School of Social Service Administration Magazine

Fellowships Provide Career Advantages for SSA Students Working in government agencies and nonprofits provides important experience

In keeping with a rich tradition, SSA students continue to receive remarkable recognition for their talent in the awarding of prestigious fellowships from outside the University. These fellowships, and others made possible by SSA supporters, provide useful and varied experiences for SSA students and recent graduates by providing them the opportunity to work in government agencies that help people in need and serving in nonprofits that assist the disadvantaged.

Abstract 
SSA students receive prestigious fellowships each year to work in a wide range of government and nonprofit internships. This is a look at the experiences of a recent SSA graduate and two current students: Ellie Hart, AM ’14, is working as a Presidential Management Fellow for the U.S. Department of Housing and Urban Development in Chicago; second-year student Lucia Ramirez-Bolivar served as a Human Rights Fellow during the summer of 2014 through the University of Chicago’s Pozen Family Center for Human Rights, at a legal non-profit organization called American Gateways; and second-year student Leah Eggers spent last summer as an SSA Social Innovation Fellow at the Cara Program in Chicago, a nonprofit job readiness program for individuals who are homeless or at risk of homelessness.

By Ed Finkel

Each year, 20 or so students and recent graduates receive fellowships that range from federal, state, and city government opportunities to those based at nonprofits and university campuses, says Michael Jogerst, director of career services. Those who participate gain extra training, supervision and skills that boost their career preparation.

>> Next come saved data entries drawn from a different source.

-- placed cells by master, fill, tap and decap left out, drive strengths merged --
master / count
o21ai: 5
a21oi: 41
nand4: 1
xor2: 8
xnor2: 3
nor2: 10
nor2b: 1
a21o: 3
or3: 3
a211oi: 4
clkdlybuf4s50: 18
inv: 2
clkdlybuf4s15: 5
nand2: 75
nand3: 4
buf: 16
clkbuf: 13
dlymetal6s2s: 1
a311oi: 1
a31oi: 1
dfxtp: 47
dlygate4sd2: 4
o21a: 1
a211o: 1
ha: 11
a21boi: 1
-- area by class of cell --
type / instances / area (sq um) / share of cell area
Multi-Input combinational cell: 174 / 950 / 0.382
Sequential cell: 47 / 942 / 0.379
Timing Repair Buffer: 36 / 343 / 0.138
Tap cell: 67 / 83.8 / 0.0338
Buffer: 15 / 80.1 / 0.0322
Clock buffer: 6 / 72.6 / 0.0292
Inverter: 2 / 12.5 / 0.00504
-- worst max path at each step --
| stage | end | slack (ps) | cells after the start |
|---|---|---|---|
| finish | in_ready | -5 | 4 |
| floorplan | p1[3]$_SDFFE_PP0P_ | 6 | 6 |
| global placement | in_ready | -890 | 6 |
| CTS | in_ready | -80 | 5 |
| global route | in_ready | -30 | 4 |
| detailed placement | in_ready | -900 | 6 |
### config.mk
export PLATFORM = sky130hd
export DESIGN_NAME = vga_sync_gen
export DESIGN_NICKNAME = d
export VERILOG_FILES = /design/src/rtl/vga_sync_gen.sv
export SDC_FILE = /design/constraint.sdc
export NUM_CORES = 1
export LEC_CHECK = 0
export CORE_ASPECT_RATIO = 0.7
export CORE_MARGIN = 2
export CORE_UTILIZATION = 46
export DETAILED_ROUTE_END_ITERATION = 8
export GPL_TIMING_DRIVEN = 0
export PLACE_DENSITY = 0.82
export SLEW_MARGIN = 5
export SYNTH_ARGS = -nofsm -noshare
export SYNTH_HDL_FRONTEND = slang
export SYNTH_SLANG_ARGS = --single-unit
### constraint.sdc
create_clock -name clk -period 2.35 [get_ports clk]
set_clock_uncertainty 0.05 [all_clocks]
set_input_delay 0.47 -clock clk [delete_from_list [all_inputs] [get_ports clk]]
set_output_delay 0.47 -clock clk [all_outputs]
set_load 0.1 [all_outputs]
### src/rtl/vga_sync_gen.sv
// vga_sync_gen: 640x480@60 VGA timing (sync pins, blanking flag, pixel coordinates).
// Ports: clk, reset (async, active-low) -> hsync, vsync, video_on, p_tick, line_tick, frame_tick, pixel_x, pixel_y.
module vga_sync_gen #(
  parameter int CLK_DIV  = 2,
  parameter int HD       = 640,
  parameter int HF       = 16,
  parameter int HR       = 96,
  parameter int HB       = 48,
  parameter int VD       = 480,
  parameter int VF       = 10,
  parameter int VR       = 2,
  parameter int VB       = 33,
  parameter bit SYNC_ACT = 1'b0
) (
  input  logic       clk,
  input  logic       reset,
  output logic       hsync,
  output logic       vsync,
  output logic       video_on,
  output logic       p_tick,
  output logic       line_tick,
  output logic       frame_tick,
  output logic [9:0] pixel_x,
  output logic [9:0] pixel_y
);

  localparam int H_TOT = HD + HF + HR + HB;
  localparam int V_TOT = VD + VF + VR + VB;

  localparam logic [3:0] DIV_LAST = 4'(CLK_DIV - 1);
  localparam logic [9:0] H_LAST   = 10'(H_TOT - 1);
  localparam logic [9:0] V_LAST   = 10'(V_TOT - 1);
  localparam logic [9:0] H_DISP   = 10'(HD);
  localparam logic [9:0] V_DISP   = 10'(VD);
  localparam logic [9:0] H_SS     = 10'(HD + HF);
  localparam logic [9:0] H_SE     = 10'(HD + HF + HR - 1);
  localparam logic [9:0] V_SS     = 10'(VD + VF);
  localparam logic [9:0] V_SE     = 10'(VD + VF + VR - 1);

  if (H_TOT > 1024 || V_TOT > 1024 ||
      CLK_DIV < 1 || CLK_DIV > 16) begin : g_bad_cfg
    $error("vga_sync_gen: timing parameters out of range");
  end

  logic [3:0] div_q, div_d;
  logic [9:0] h_q, h_d;
  logic [9:0] v_q, v_d;
  logic       hs_q, hs_d;
  logic       vs_q, vs_d;
  logic       h_end, v_end;

  assign p_tick = (div_q == DIV_LAST);

  always_comb begin
    div_d = div_q + 4'd1;
    h_d   = h_q;
    v_d   = v_q;
    h_end = (h_q == H_LAST);
    v_end = (v_q == V_LAST);
    if (p_tick) begin
      div_d = '0;
      h_d   = h_end ? '0 : h_q + 10'd1;
      if (h_end) begin
        v_d = v_end ? '0 : v_q + 10'd1;
      end
    end
    // Sync is decoded from the next count so the registered pin
    // changes on the same edge as the coordinates.
    hs_d = (h_d >= H_SS && h_d <= H_SE) ? SYNC_ACT : ~SYNC_ACT;
    vs_d = (v_d >= V_SS && v_d <= V_SE) ? SYNC_ACT : ~SYNC_ACT;
  end

  always_ff @(posedge clk or negedge reset) begin
    if (!reset) begin
      div_q <= '0;
      h_q   <= '0;
      v_q   <= '0;
      hs_q  <= ~SYNC_ACT;
      vs_q  <= ~SYNC_ACT;
    end else begin
      div_q <= div_d;
      h_q   <= h_d;
      v_q   <= v_d;
      hs_q  <= hs_d;
      vs_q  <= vs_d;
    end
  end

  assign hsync      = hs_q;
  assign vsync      = vs_q;
  assign pixel_x    = h_q;
  assign pixel_y    = v_q;
  assign video_on   = (h_q < H_DISP) && (v_q < V_DISP);
  assign line_tick  = p_tick & h_end;
  assign frame_tick = p_tick & h_end & v_end;

endmodule

==> reports/qor.csv <==
metric;value;unit
GP Congestion;0.891;
synth warn;0;
synthesized area per cell;9.60;µm²
vias per cell;5.96;
DP Area;1840;µm²
# diodes;0;
Post-Synthesis Cells;153;
number of flops mapped to enable cells by yosys;0;
gr usage total;21.4;%
initial cell density of the core;47.3;%
most area-consuming cells after synthesis;dfrtp_1 (41%), nand3_1 (4.1%), nand2_1 (4.1%);
Cell variety after synth;44;
clock power share;38.9;%
Routed Antenna Nets;0;
die height;51.3;µm
Cell Int Power;0.000598;W
Root Buffer Master;clkbuf_8;
Switch Pwr;0.000148;W
maximum buffer depth of the clock tree;2;
pre-CTS WS;-969;ps
Clk Latency, worst-skew pair;280;ps
Post-synth top flop;dfrtp_1;
Final period util;103;%
total wire length;3.65;mm
Layout Nets;206;
CTS tree;yes;
post-route setup slack;-81.2;ps
HP Class;in -> async;
top-count cell post-synth;dfrtp_1;
highest clock rate;0.411;GHz
Slowest-stage cell, CP;or4b_4;
Synth area leader;dfrtp_1;
average wire per standard cell;15.3;µm
async set-reset flop share out of synthesis;100;%
Least-Margin Pin Slew;967;ps
PwrDens;365;nW/µm²
Std-Cell Rows;17;
crit path max fanout;4;
DR iter-0 viols;170;
worst-path cell chain;or4b_4 -> buf_8 -> nor4_4 -> and2_4 -> buf_12;
VDD IR max;0.283;mV
Critical Path AT;1910;ps
Finished Cell Area;2040;µm²
H-tree level count;1;
Num CTS Buffers;3;
vias in the first global route;1280;
initial antenna violation count;0;
failing checks;setup timing;
slew margin rel.;35.3;%
layout cell share with drive strength beyond 1;29.5;%
die area;3670;µm²
Clock Pin Slew Worst Setup and Hold Paths;90;ps
Synth top area share;40.9;%
global-route wire length before repair;6.01;mm
proportion of synthesized chip area in sequential cells;44.5;%
gr ovfl total;0;
#FFs+latches synth;26;
Slew Viols, Final;0;
final setup fails;3;
Max-Cap Viols;0;
RSZ-0062 raised after global routing;true;
Core ar.;3110;µm²
Leak;0.902;nW
Final Hold Fails;0;
logic gate share of total power;1.2;%
Worst path max stage delay;560;ps
Via Count;1419;
Tmin final;2430;ps
Die Wd;71.5;µm
DP Wirelength;2.44;mm
switching fraction of total power;19.9;%
Synth Cell Area;1470;µm²
Area Growth Syn to Fin;39.0;%
crit end category;primary output;
IO Pins;28;
drc violations;0;
clk sinks;26;
crit start category;register;
Req. time, crit path;1830;ps
Pre-antenna DRT Iters;4;
fill count;234;
status;finished, violations left;
Synth top cells by count;dfrtp_1 (24), nand2_1 (16), nand3_1 (12);
Buffers on Ports;27;
Mapped Nets;158;
Worst Setup Path Type;reg -> out;
largest net degree at the start of global routing;27;
Seq pwr share;59.9;%
==> metal layers <==
layer	global-route usage [%]	part of all wire [%]	up-vias	wire length [µm]
li1	-	-	660	-
met1	27.8	42	705	1530
met2	35.2	50	45	1830
met3	5.52	6.1	9	221
met4	6.92	1.6	0	60
met5	0	0	-	0
==> state kept, by name (all words and copies together) (netlist names) <==
signal   count
pixel_y     10
hsync        1
vsync        1
pixel_x     10
div_q        4
==> metrics by stage <==
step / instances / power [W] / utilization, % / setup TNS (ps) / hold WS (ps)
2_1_floorplan: 153 / 0.000456 / - / -2620 / 124
3_3_place_gp: 218 / 0.000466 / 59.3 / -2670 / 421
3_5_place_dp: 218 / 0.000467 / 59.3 / -2780 / 441
4_1_cts: 234 / 0.000758 / 64.5 / -200 / 455
5_1_grt: 238 / 0.000780 / 65.8 / -525 / 172
6_report: 238 / 0.000746 / 65.8 / -170 / 134
==> cell families after synthesis <==
| family | after synthesis | share of synthesized area, % |
|---|---|---|
| buf+inv | 11 | 2.98 |
| fa+ha+maj | 3 | 2.56 |
| flops | 26 | 44.5 |
| compound gates | 26 | 11.8 |
| simple gates | 74 | 29.9 |
| mux | 4 | 2.90 |
| xor+xnor | 9 | 5.37 |
==> power by group through the flow <==
| stage | registers, W | logic, W | clock network, W |
|---|---|---|---|
| after floorplan | 0.000456 | 0.000000000264 | 0 |
| after global placement | 0.000456 | 0.0000104 | 0 |
| after detailed placement | 0.000456 | 0.0000106 | 0 |
| after CTS | 0.000447 | 0.0000107 | 0.000300 |
| after global routing | 0.000447 | 0.0000110 | 0.000322 |
| final | 0.000447 | 0.00000899 | 0.000290 |
==> critical path, delay by kind of cell, from the launching register on <==
kind                   cells  cell delay [ps]
flip-flops                 1              380
buffers and inverters      2              310
AND/OR/NAND/NOR            3              940
==> cells in the final DEF, fill, tap and decap left out, types with 2 or more instances in the layout <==
| master | Yosys | routed |
|---|---|---|
| nand3_1 | 12 | 12 |
| or2_2 | 3 | 3 |
| clkdlybuf4s50_1 | 0 | 2 |
| o21ai_0 | 9 | 9 |
| nor3_1 | 2 | 2 |
| o31ai_1 | 3 | 3 |
| or4_4 | 1 | 2 |
| clkbuf_8 | 0 | 4 |
| dfrtp_1 | 24 | 13 |
| mux2i_1 | 2 | 2 |
| xnor2_1 | 6 | 6 |
| nand2_1 | 16 | 15 |
| clkbuf_1 | 2 | 2 |
| nand4b_1 | 2 | 2 |
| buf_4 | 0 | 16 |
| ha_1 | 3 | 3 |
| and2_1 | 4 | 3 |
| a21o_1 | 2 | 2 |
| a21oi_1 | 3 | 2 |
| nor2_1 | 9 | 9 |
| inv_1 | 7 | 7 |
| or3_4 | 1 | 2 |
| buf_12 | 0 | 2 |
| and4_1 | 3 | 3 |
| xor2_1 | 3 | 3 |
| dfrtp_4 | 0 | 4 |
| buf_2 | 2 | 3 |
| nand4_1 | 6 | 6 |
| buf_8 | 0 | 2 |
| dfrtp_2 | 0 | 7 |
| mux2_2 | 2 | 2 |
| dfstp_2 | 2 | 2 |
| dlygate4sd2_1 | 0 | 19 |
| nor4_1 | 4 | 3 |
| nor4_4 | 1 | 2 |
| nor3b_1 | 2 | 2 |
==> final timing paths <==
path | slack [ps] | to | startpoint | cells past startpoint
setup / recovery | -80 | frame_tick | div_q[1] | 5
hold / removal | 130 | pixel_x[8] | reset | 1
setup reg to reg | -20 | hsync | div_q[1] | 7
hold reg to reg | 450 | div_q[0] | div_q[0] | 1
max in group asynchronous | 1680 | pixel_x[0] | reset | 1
min in group clk | 450 | div_q[0] | div_q[0] | 1
==> cell type report <==
cell class	instances	area, µm²	share of cell area, %
clock buffer	4	55.1	2.70
multi-input combinational	116	825	40.4
buffer	4	27.5	1.35
timing repair buffer	43	384	18.8
inverter	7	26.3	1.29
sequential	26	677	33.1
tap	38	47.5	2.33
==> timing repair <==
action,CTS,global route
gates resized for setup,54,4
pin swaps,7,2
hold buffers,0,0
buffers inserted,12,4
endpoints found under the setup margin,26,6
Power figures use the tool's default switching activity.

“Many of these involve taking an interdisciplinary lens to a particular problem,” he says. For example, the Summer Service Partnership Program in the University's Department of Family Medicine and the Albert Schweitzer Fellowship program offer opportunities in the healthcare field. The recipients "get to see how other disciplines might understand and address a problem,” he explains. The recipients bring a social work perspective to an interdisciplinary setting.

“These fellowships complement the rich interdisciplinary curriculum and field work that we offer here at SSA. Our students do a remarkable job of securing prestigious fellowships that both recognize their talents and advance their professional social work careers,” says Dean and Mose and Sylvia Firestone Professor Neil Guterman.

SSA students have done very well over the years in gaining fellowships, says Celia Bergman, dean of students. “Michael does a great job bringing previous fellowship recipients to SSA to talk about their experience and encouraging current students to apply.”

The fellowships tend to impress potential employers because they involve a competitive winnowing process, Jogerst says. “Employers are going to see they’ve already been vetted, that some committee or panel of experts who have been doing this for years has chosen these students,” he says. “That telegraphs immediately to an employer that they have gone through a competition, and based on their skills and knowledge, they’re the ones who have been selected.”

Fellowship supervisors become important mentors for students and recent alumni. They provide a source of support as references—and, potentially, become future employers for the fellowship recipients, Bergman says. “The networking can have a long-term payoff,” she says. “And some of [the fellowships] do come with monetary awards, many of them, and that’s very, very helpful for our students, who tend to be looking for other sources of financial support.” Not all fellowships provide such awards, however, and in some cases they are only partial stipends that cover travel, for example.

Among the more prestigious are the Presidential Management Fellowship, the Albert Schweitzer Fellowship, Education Pioneers, Davis Projects for Peace, Pritzker Summer Service Partnership, and the VA Center of Excellence in Substance Abuse Treatment and Education Fellowship in Puget Sound, Washington. Here is a look at three fellowship recipients.Female-presenting, light-skinned Ellie Hart standing in front of the American flag

Ellie Hart, AM ’14, is working as a Presidential Management Fellow for the U.S. Department of Housing and Urban Development in Chicago, rotating among various offices within the department during the two-year experience to gain a breadth of knowledge, skills and experience. She has been working on projects that have included helping to review grants for a rental assistance program for people with disabilities. She is rotating into various other offices to prepare for work within the Office of Multifamily Housing, Asset Management division, which helps preserve affordable housing in communities.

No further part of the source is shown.